Her Battle Echoes Women Writers’ Fight for Respect

8 min readJun 7, 2025

By Bonnie K. Goodman, BA, MLIS

Taylor Swift at the 2023 MTV Video Awards — IHEARTRADIOCA (Wikimedia)

When Taylor Swift announced she was re-recording her early albums to reclaim ownership of her master recordings, she sparked a global conversation about artists’ rights, creative autonomy, and the often-hidden gendered dynamics of the music and publishing industries. Her battle was not just about music; it was about control, dignity, and the right to own one’s labor.

On May 30, 2025, Swift announced she had finally regained ownership of her master recordings; she described it as her “greatest dream come true.” In a heartfelt letter to fans, she wrote:

“All of the music I’ve ever made… now belongs… to me. And all my music videos. All the concert films. The album art and photography. The unreleased songs. The memories. The magic. The madness. Every single era. My entire life’s work.”

As a writer, historian, and journalist, I watched her journey unfold not only with admiration but with a deep sense of familiarity. I had already decided to retain my copyright through selective publishing or self-publishing years before Swift lost control of her masters. But like her, I too learned that the cost of ownership is often invisibility.

The dismissal of women’s intellectual property is not new. It is rooted in centuries of patriarchal control over whose voices get amplified and whose work gets credited. Swift, one of the most successful female artists of all time, was forced to revisit the work of her youth because a powerful man, music executive Scooter Braun, bought the rights to her masters without her consent. She responded not by retreating, but by re-recording her albums as “Taylor’s Version,” a strategic and emotional act of reclamation.

“I was so sad; it was the saddest I’ve ever been,” Swift said in a 2020 interview with Rolling Stone about the sale of her masters. “It was like a breakup where you felt like you had no closure.” But she transformed heartbreak into action. “Artists should own their own work for so many reasons,” she told Billboard in 2019. “But the most screamingly obvious one is that the artist is the only one who really knows that body of work.

I have lived this struggle in a quieter but no less consequential corner of the creative world. I chose to publish in spaces that respected my right to retain copyright over my work, even when it meant working outside of the “prestige” circuit of elite academic presses or major media outlets. was not a consolation prize. It was a conscious decision to protect the integrity of my labor and intellectual legacy.

This choice has come at a cost. I have been condescended to, written off, and explicitly or implicitly that if my work were truly valuable, it would have appeared in glossy academic journals or elite magazines. But I did not want to be edited out of history, have my work locked behind paywalls, or sign away rights in perpetuity for the sake of prestige. Like Swift, I wasn’t willing to trade ownership for acceptance.

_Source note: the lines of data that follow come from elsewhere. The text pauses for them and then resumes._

==> flow/design.v <==
`timescale 1ns / 1ps
module IIR2nd#(
    parameter DW = 20,FW = 15
)(
    input clk,rst_n,en,
    input signed [DW-1:0] din,
    output logic signed[DW-1:0] dout,
    input [31:0]index
);
    localparam logic signed[DW-1:0] GAIN =41;
    function automatic logic signed[DW-1:0] DEN(input [31:0] i);
        case (i)
        32'd0:  DEN = -65446;
        32'd1:  DEN = -65421;
        32'd2:  DEN = -65381;
        32'd3:  DEN = -65325;
        32'd4:  DEN = -65252;
        32'd5:  DEN = -65163;
        32'd6:  DEN = -65058;
        32'd7:  DEN = -64938;
        32'd8:  DEN = -64801;
        32'd9:  DEN = -64648;
        32'd10: DEN = -64479;
        32'd11: DEN = -64294;
        32'd12: DEN = -64094;
        32'd13: DEN = -63877;
        32'd14: DEN = -63645;
        32'd15: DEN = -63397;
        32'd16: DEN = -63134;
        32'd17: DEN = -62855;
        32'd18: DEN = -62560;
        32'd19: DEN = -62250;
        default: DEN = 0;
        endcase
    endfunction
    localparam logic signed [DW-1:0] NUM0 = 32768, NUM1 = 0, NUM2 = -32768;
    wire signed [DW-1:0] n0;
    wire signed [DW-1:0] n1;
    wire signed [DW-1:0] n2;
    wire signed [DW-1:0] d1;
    wire signed [DW-1:0] d2;
    wire signed [DW-1:0] g ;
    assign    n0      = (NUM0);
    assign    n1     = (NUM1);
    assign    n2     = (NUM2);
    assign    d1     = (DEN(index));
    assign    d2     = (32686);
    assign    g      = (GAIN);
    logic signed [DW-1:0]   z1,z0;
    wire signed [DW-1:0] pn0;
    wire signed [DW-1:0] pn1;
    wire signed [DW-1:0] pn2;
    wire signed [DW-1:0] o ;
    wire signed [DW-1:0] pd1;
    wire signed [DW-1:0] pd2;
    assign        pn0    = 
    (((DW-FW)+(DW-FW)+(FW)+(FW))'(din)*((DW-FW)+(DW-FW)+(FW)+(FW))'(n0))>>>((FW)+(FW)-(FW));
    assign        pn1    = 
    (((DW-FW)+(DW-FW)+(FW)+(FW))'(din)*((DW-FW)+(DW-FW)+(FW)+(FW))'(n1))>>>((FW)+(FW)-(FW));
    assign        pn2    = 
    (((DW-FW)+(DW-FW)+(FW)+(FW))'(din)*((DW-FW)+(DW-FW)+(FW)+(FW))'(n2))>>>((FW)+(FW)-(FW));
    assign        o     =z0 + pn0;
    assign        pd1    = 
    (((DW-FW)+(DW-FW)+(FW)+(FW))'(o)*((DW-FW)+(DW-FW)+(FW)+(FW))'(d1))>>>((FW)+(FW)-(FW));
    assign        pd2    = 
    (((DW-FW)+(DW-FW)+(FW)+(FW))'(o)*((DW-FW)+(DW-FW)+(FW)+(FW))'(d2))>>>((FW)+(FW)-(FW));
    always_ff @( posedge clk ) begin 
        if(!rst_n) begin
            z0<=0; z1<=0;dout<=0;
        end else begin
            z0<=pn1 + z1 - pd1;
            z1<=pn2 - pd2;
            dout<=
    (((DW-FW)+(DW-FW)+(FW)+(FW))'(o)*((DW-FW)+(DW-FW)+(FW)+(FW))'(g))>>>((FW)+(FW)-(FW));
        end
    end
endmodule
module IIR#(
    parameter DW = 16,EW = 4
)(
    input clk,rst_n,en,
    input signed [DW-1:0] din,
    output logic signed [DW-1:0] dout,
    input [31:0]index,
    output logic signed [DW+EW-1:0] dout_W
    );
    localparam W = DW + EW;
    logic signed [W-1:0] din_W;
    assign din_W = din;
    assign dout = dout_W;
    IIR2nd #(W,DW-1)IIR2nd_inst(
    clk,rst_n,en, din_W, dout_W,index
        );
endmodule
`timescale 1ns / 1ps
module IIR_v#(
    parameter DW = 16,FW = 15
)(
    input clk,rst_n,en,
    input signed [DW-1:0] din,
    output wire signed [DW-1:0] dout,
    input [31:0]index,
    output wire signed [DW+FW-1:0] dout_W
    );
    IIR#(
        DW,FW
    )IIR_inst(
        clk,rst_n,en,din,dout,index,dout_W
    );
endmodule
clock: 7.29 ns
lec_check: 0
abc_area: 1
cap_margin: 15
core_margin: 2
core_utilization: 72
cts_cluster_diameter: 206
cts_cluster_size: 51
place_density_lb_addon: 0.01
setup_slack_margin: 2.14
slew_margin: 15
run.sh (not shown) runs the stock make flow with config.mk's settings and CLKGATE_MAP_FILE=.
The baseline aborted during global routing (5_1_grt) (GRT-0116).
Edit:
- ABC_AREA: 1 -> unset
- CAP_MARGIN: 15 -> 20
- CORE_UTILIZATION: 72 -> 64
- CTS_CLUSTER_DIAMETER: 206 -> unset
- CTS_CLUSTER_SIZE: 51 -> unset
- PLACE_DENSITY_LB_ADDON: 0.01 -> unset
- SETUP_SLACK_MARGIN: 2.14 -> unset
- SLEW_MARGIN: 15 -> 20
- clock period: 7.29 -> 17.4 ns (I/O delays scaled with it)
The new run ran to the end with no violations. Die area is higher by 5.8%. Synthesized area went down by 5.8%. Synthesized cell count is lower by 16%.
Edit:
- CORE_UTILIZATION: 64 -> 72
- SETUP_SLACK_MARGIN: unset -> -0.39
- clock period: 17.4 -> 4.84 ns (I/O delays scaled with it)
Outcome: With this change the flow aborted during global routing (5_1_grt) on GRT-0116; synthesized area is unchanged; die area goes down by roughly a tenth; synthesized cell count does not change.
Edit:
- CORE_UTILIZATION: 72 -> 40
- SETUP_SLACK_MARGIN: -0.39 -> unset
- clock period: 4.84 -> 13.4 ns (I/O delays scaled with it)
Effect:
- Now the flow produced a clean layout
- synthesized area does not change
- die area is higher by well over a third
- synthesized cell count does not change
Edit:
- CORE_UTILIZATION: 40 -> 66
- PLACE_DENSITY_LB_ADDON: unset -> 0.0
- TNS_END_PERCENT: unset -> 5
- clock period: 13.4 -> 7.43 ns (I/O delays scaled with it)
Result: This time the run finished with negative setup slack left; routed wire length went up by about 8%; setup slack loses 4.8 ns; die size goes down by about 40%; hold slack is about the same; clock-buffer cell count is unchanged; final area climbs by about 3%; synthesized area does not change; global-route usage grows by 17 points; cell count shrinks by 5.6%; sequential share of layout area shrinks by 0.10 points.


RTL: the design.v shown in full above, as it stands there.
clock: 9.25 ns
lec_check: 0
abc_area: 0
cap_margin: 25
core_aspect_ratio: 0.91
core_margin: 2
core_utilization: 21
cts_cluster_size: 85
gpl_routability_driven: 1
gpl_timing_driven: 1
max_routing_layer: met4
place_density_lb_addon: 0.15
setup_slack_margin: 2.75
slew_margin: 20
tns_end_percent: 95
The first run completed, yet does not pass: negative setup slack.
Edit:
- ABC_AREA: 0 -> default
- CAP_MARGIN: 25 -> 15
- CORE_ASPECT_RATIO: 0.91 -> default
- CORE_UTILIZATION: 21 -> 72
- CTS_CLUSTER_SIZE: 85 -> default
- GPL_ROUTABILITY_DRIVEN: 1 -> default
- GPL_TIMING_DRIVEN: 1 -> default
- PLACE_DENSITY_LB_ADDON: 0.15 -> default
- SETUP_SLACK_MARGIN: 2.75 -> default
- TNS_END_PERCENT: 95 -> 5
- clock period: 9.25 -> 12.6 ns (I/O delays scaled with it)
The new run produced a layout that fails on negative setup slack.
Routed wire length decreases by 11%.
Flip-flop count does not change.
Die size decreases by 70%.
Design area decreases by 13%.
Worst hold slack is worse by 3.9 ps.
Non-clock buffer count decreases by 241.
Global-route usage increases by 32 points.
Critical path depth decreases by 7.
Setup slack is better by 2300 ps.
Edit:
- CTS_CLUSTER_DIAMETER: default -> 234
- CTS_CLUSTER_SIZE: default -> 58
- PLACE_DENSITY: default -> 0.35
- TNS_END_PERCENT: 5 -> default
- clock period: 12.6 -> 12.7 ns (I/O delays scaled with it)
Result: With this change the flow did not get past 5_1_grt on ODB-0269. Synthesized cell count is unchanged. Synthesized area does not change. Die size stays the same.


Setup of run 1:
// IIR_v: RTL as listed in full above, without the edits since
Settings: LEC_CHECK=0, ABC_AREA=1, CAP_MARGIN=25, CORE_ASPECT_RATIO=0.91, CORE_MARGIN=2, CORE_UTILIZATION=72, CTS_CLUSTER_DIAMETER=223, CTS_CLUSTER_SIZE=48, GPL_ROUTABILITY_DRIVEN=1, GPL_TIMING_DRIVEN=1, MAX_ROUTING_LAYER=met4, SETUP_SLACK_MARGIN=-1.05, SLEW_MARGIN=20; clock period 10.4 ns.
Run 1 did not finish; a tool error ended it in global routing (5_1_grt).
Edits applied to the flow inputs when going from run 1 to run 2:
- clearing ABC_AREA, which used to be 1
- clearing CTS_CLUSTER_DIAMETER, which used to be 223
- swapping 48 for 85 in CTS_CLUSTER_SIZE
- swapping 25 for 15 in CAP_MARGIN
- clearing CORE_ASPECT_RATIO, which used to be 0.91
- clearing SETUP_SLACK_MARGIN, which used to be -1.05
- clearing GPL_ROUTABILITY_DRIVEN, which used to be 1
- putting PLACE_DENSITY at 0.38 where nothing was set
- clearing GPL_TIMING_DRIVEN, which used to be 1
- putting TNS_END_PERCENT at 5 where nothing was set
- swapping 10.4 for 12.6 in the clock period (ns, I/O delays scaled along)
[summary]
- In run 2 the implementation completed, yet the final layout does not meet the checks, the culprit being setup timing.
- Going from run 1 to run 2, adder and majority cell fraction of the synthesized area grows by 3.6 points.
- Diff run 1 -> run 2: count of mapped cells out of synthesis dropped about 16%; worst slack at placement shows an increase of 0.77 ns; core area shows a reduction of 3700 um2; post-synth area from yosys stat went down.
For run 3, these inputs were changed with respect to run 2:
- PLACE_DENSITY removed (was 0.38)
- MAX_ROUTING_LAYER removed (was met4)
- CTS_CLUSTER_SIZE changed from 85 to 40
- CAP_MARGIN changed from 15 to 20
- TNS_END_PERCENT removed (was 5)
- the clock period (ns, I/O delays scaled along) changed from 12.6 to 11.3
--- outcome ---
Re synthesized cell count: no difference whatsoever between run 3 and run 2. Sort run 2 and run 3 by number of placed instances with taps included asc -> top: run 2. Number of setup buffers added after CTS in run 3 is 101 above run 2. As far as synthesis area per yosys goes, run 3 and run 2 are indistinguishable; the numbers are identical. No final results exist for run 3, since it was stopped by error GRT-0116 during global routing (5_1_grt). Run 2 -> run 3: number of resized instances in the post-cts repair step increased by more than 100%.
Modified inputs, run 4 compared to run 3
- changing CTS_CLUSTER_SIZE from 40 to 99
- setting CTS_CLUSTER_DIAMETER to 160 for the first time
- changing the clock period (ns, I/O delays scaled along) from 11.3 to 10.1
==> results <==
- Run 4: it failed with a tool error in global routing (5_1_grt), so there are no final results.
- The cell row count was comparable across run 4 and run 3.
- In run 4 the final weighted congestion in routability-driven placement turned out about 1.1% higher than in run 3.
- Changes observed in run 4 relative to run 3: number of storage elements in the synthesis netlist was more or less identical; average cell area after synthesis was more or less identical.
- Taking run 3 as the reference, in run 4 synthesized-area fraction occupied by ao, oa, aoi and oai cells comparable; placed instance count neither gained nor lost much; total number of clock tree sinks essentially unchanged.
Relative to run 4, the following input files were edited for run 5:
- an added CORE_ASPECT_RATIO of 0.84
- a change of CTS_CLUSTER_DIAMETER from 160 to 147
- an added TNS_END_PERCENT of 5
- an added SETUP_SLACK_MARGIN of -0.81
- a change of the clock period (ns, I/O delays scaled along) from 10.1 to 8.18
[summary]
Re number of cells in Yosys stat: no difference whatsoever between run 4 and run 5.
For net count entering floorplan, run 4 and run 5 come out practically identical.
Run 4 → run 5: post-synthesis share of cell area spent on full adders, half adders and majority gates now sits at about the same level, number of cells after detailed placement climbed 24.
Pre-CTS setup slack down 1.83 ns in run 5 wrt run 4
[compare] base=run 4 new=run 5: area of the core flat; die size roughly the same.
Die boundary height, run 5 vs run 4: down by a little under 10%
Run 5 -> run 4: Yosys chip area delta 0, exact match
[run 5] flow finished | final checks: failed | reasons: setup timing
Input changes introduced in run 6 (baseline for comparison: run 5):
- CORE_ASPECT_RATIO: 0.84 -> unset
- CTS_CLUSTER_DIAMETER: 147 -> unset
- CTS_CLUSTER_SIZE: 99 -> unset
- SETUP_SLACK_MARGIN: -0.81 -> unset
- CORE_UTILIZATION: 72 -> 34
- TNS_END_PERCENT: 5 -> unset
- the clock period (ns, I/O delays scaled along): 8.18 -> 13.4
==> comparison <==
- From the logs: run 5 reached the end of the flow and failed the layout checks with setup timing.
- Run 6 reached the final stage; the timing, design-rule and antenna checks on its layout passed.
- Going from run 5 to run 6, worst-margin pin slew went down by 0.0045 ns, met2 demand-to-capacity share in global routing shrank by 47 points, design area has increased, number of search-and-repair iterations in the first detailed-routing pass moved down, worst hold margin saw a decrease.
- Changes observed in run 6 relative to run 5: global-route wire length before repair decreased 20%; met1 usage in global routing decreased 34 points.


// IIR_v: RTL as listed in full above, without the edits since
clock: 13.5 ns
lec_check: 0
abc_area: 1
cap_margin: 20
core_margin: 9
core_utilization: 68
cts_cluster_diameter: 346
cts_cluster_size: 100
hold_slack_margin: -0.03
slew_margin: 20
tns_end_percent: 15
Edit:
==> flow/config.mk (replaced) <==
export PLATFORM = sky130hd
export DESIGN_NAME = IIR_v
export DESIGN_NICKNAME = IIR_v
export VERILOG_FILES = /design/flow/design.v
export SDC_FILE = /design/flow/constraint.sdc
export NUM_CORES = 4
export LEC_CHECK = 0
export CAP_MARGIN = 20
export CORE_MARGIN = 2
export CORE_UTILIZATION = 68
export CTS_CLUSTER_DIAMETER = 147
export CTS_CLUSTER_SIZE = 99
export SLEW_MARGIN = 20
==> flow/constraint.sdc (replaced) <==
create_clock -name core_clock -period 17.4 [get_ports {clk}]
set_input_delay 3.4800 -clock core_clock [delete_from_list [all_inputs] [get_ports {clk}]]
set_output_delay 3.4800 -clock core_clock [all_outputs]
set_load 0.01 [all_outputs]
Effect:
- cell count went down by 16%
- area after synthesis falls by about 6%
- core utilization went down by 1.8 points
- final area fell by 7.4%
- setup slack improves by 1000 ps
- global-route usage falls by 0.94 points
- first-iteration DRC count shrinks by 37%
Edit:
--- a/flow/config.mk
+++ b/flow/config.mk
@@ -8,6 +8,4 @@
 export CAP_MARGIN = 20
 export CORE_MARGIN = 2
-export CORE_UTILIZATION = 68
-export CTS_CLUSTER_DIAMETER = 147
-export CTS_CLUSTER_SIZE = 99
+export CORE_UTILIZATION = 66
 export SLEW_MARGIN = 20
==> flow/constraint.sdc (replaced) <==
create_clock -name core_clock -period 10.1 [get_ports {clk}]
set_input_delay 2.0200 -clock core_clock [delete_from_list [all_inputs] [get_ports {clk}]]
set_output_delay 2.0200 -clock core_clock [all_outputs]
set_load 0.01 [all_outputs]
The changed run completed, yet does not pass: setup timing.
Design area grows by 26%.
Routed wire length rises by about 50%.
Clock skew stays flat.
Die size grows by 3.0%.
Area after synthesis is unchanged.
Utilization goes up by 17 points.
Non-clock buffer count increases by 944.
Edit:
--- a/flow/config.mk
+++ b/flow/config.mk
@@ -8,4 +8,4 @@
 export CAP_MARGIN = 20
 export CORE_MARGIN = 2
-export CORE_UTILIZATION = 66
+export CORE_UTILIZATION = 25
 export SLEW_MARGIN = 20
==> flow/constraint.sdc (replaced) <==
create_clock -name core_clock -period 17.4 [get_ports {clk}]
set_input_delay 3.4800 -clock core_clock [delete_from_list [all_inputs] [get_ports {clk}]]
set_output_delay 3.4800 -clock core_clock [all_outputs]
set_load 0.01 [all_outputs]
Outcome: The new run finished with timing, DRC and antenna clean; count of clock-buffer cells in the layout is unchanged; via count shrinks by about 22%.
Edit:
--- a/flow/config.mk
+++ b/flow/config.mk
@@ -8,4 +8,4 @@
 export CAP_MARGIN = 20
 export CORE_MARGIN = 2
-export CORE_UTILIZATION = 25
+export CORE_UTILIZATION = 40
 export SLEW_MARGIN = 20
==> flow/constraint.sdc (replaced) <==
create_clock -name core_clock -period 13.5 [get_ports {clk}]
set_input_delay 2.7000 -clock core_clock [delete_from_list [all_inputs] [get_ports {clk}]]
set_output_delay 2.7000 -clock core_clock [all_outputs]
set_load 0.01 [all_outputs]
=>
- synthesized area stays the same
- core utilization came out higher by 22 points
- design area is higher by 13%
- non-clock buffer count went up by 744
- routed wire length rose by 6.0%
- die size fell by 37%
- register-to-register slack is worse by 2000 ps
- worst setup slack got worse by 870 ps
- worst hold slack got worse by 7.7 ps
- count of clock-buffer cells in the layout is unchanged
Edit:
--- a/flow/config.mk
+++ b/flow/config.mk
@@ -6,6 +6,11 @@
 export NUM_CORES = 4
 export LEC_CHECK = 0
+export ABC_AREA = 1
 export CAP_MARGIN = 20
-export CORE_MARGIN = 2
-export CORE_UTILIZATION = 40
+export CORE_MARGIN = 10
+export CORE_UTILIZATION = 68
+export CTS_CLUSTER_DIAMETER = 346
+export CTS_CLUSTER_SIZE = 100
+export HOLD_SLACK_MARGIN = -0.03
 export SLEW_MARGIN = 20
+export TNS_END_PERCENT = 15
What happened: The new run produced a clean layout; die area decreases by about 30%; critical path depth decreases by 10.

However, my decision risked a perception of not being serious, legitimate, or scholarly enough. Male colleagues would suggest I wasn’t “good enough” for major outlets, implying that my path was a consolation prize rather than a deliberate stand for creative control.

At times, the response wasn’t just condescension; it was theft. From being denied contributor authorship to plagiarism to being bypassed for writing assignments and positions, I have experienced all the disrespect, despite my impressive accomplishments.

What became a pattern first played out when I worked for a former professor revising a historical encyclopedia. I was tasked with a major addition that significantly broadened the work’s historical scope and depth. I was promised a contributor credit, an acknowledgment of my role and research, but when the book was published, I found only a passing mention in the acknowledgments section. Still, I refused to let the work disappear. I posted my full contributions online under my own name, and they went viral, receiving over half a million views — far more than the encyclopedia itself — and have since been cited by major scholars and authors, proving the merit of the research that others had tried to minimize.

Years later it happened again, over my research on Judah P. Benjamin, the highest-ranking Jewish official in the Confederate government and a brilliant legal mind. In 2020, Paul Finkelman, then president of Gratz College and editor of a biography series, expressed interest in my work. He said he wanted my book on Benjamin but would not allow me to participate in his series. Despite my years of research, he told me I wasn’t qualified to write the full-length volume because I didn’t have a Ph.D. That door was shut.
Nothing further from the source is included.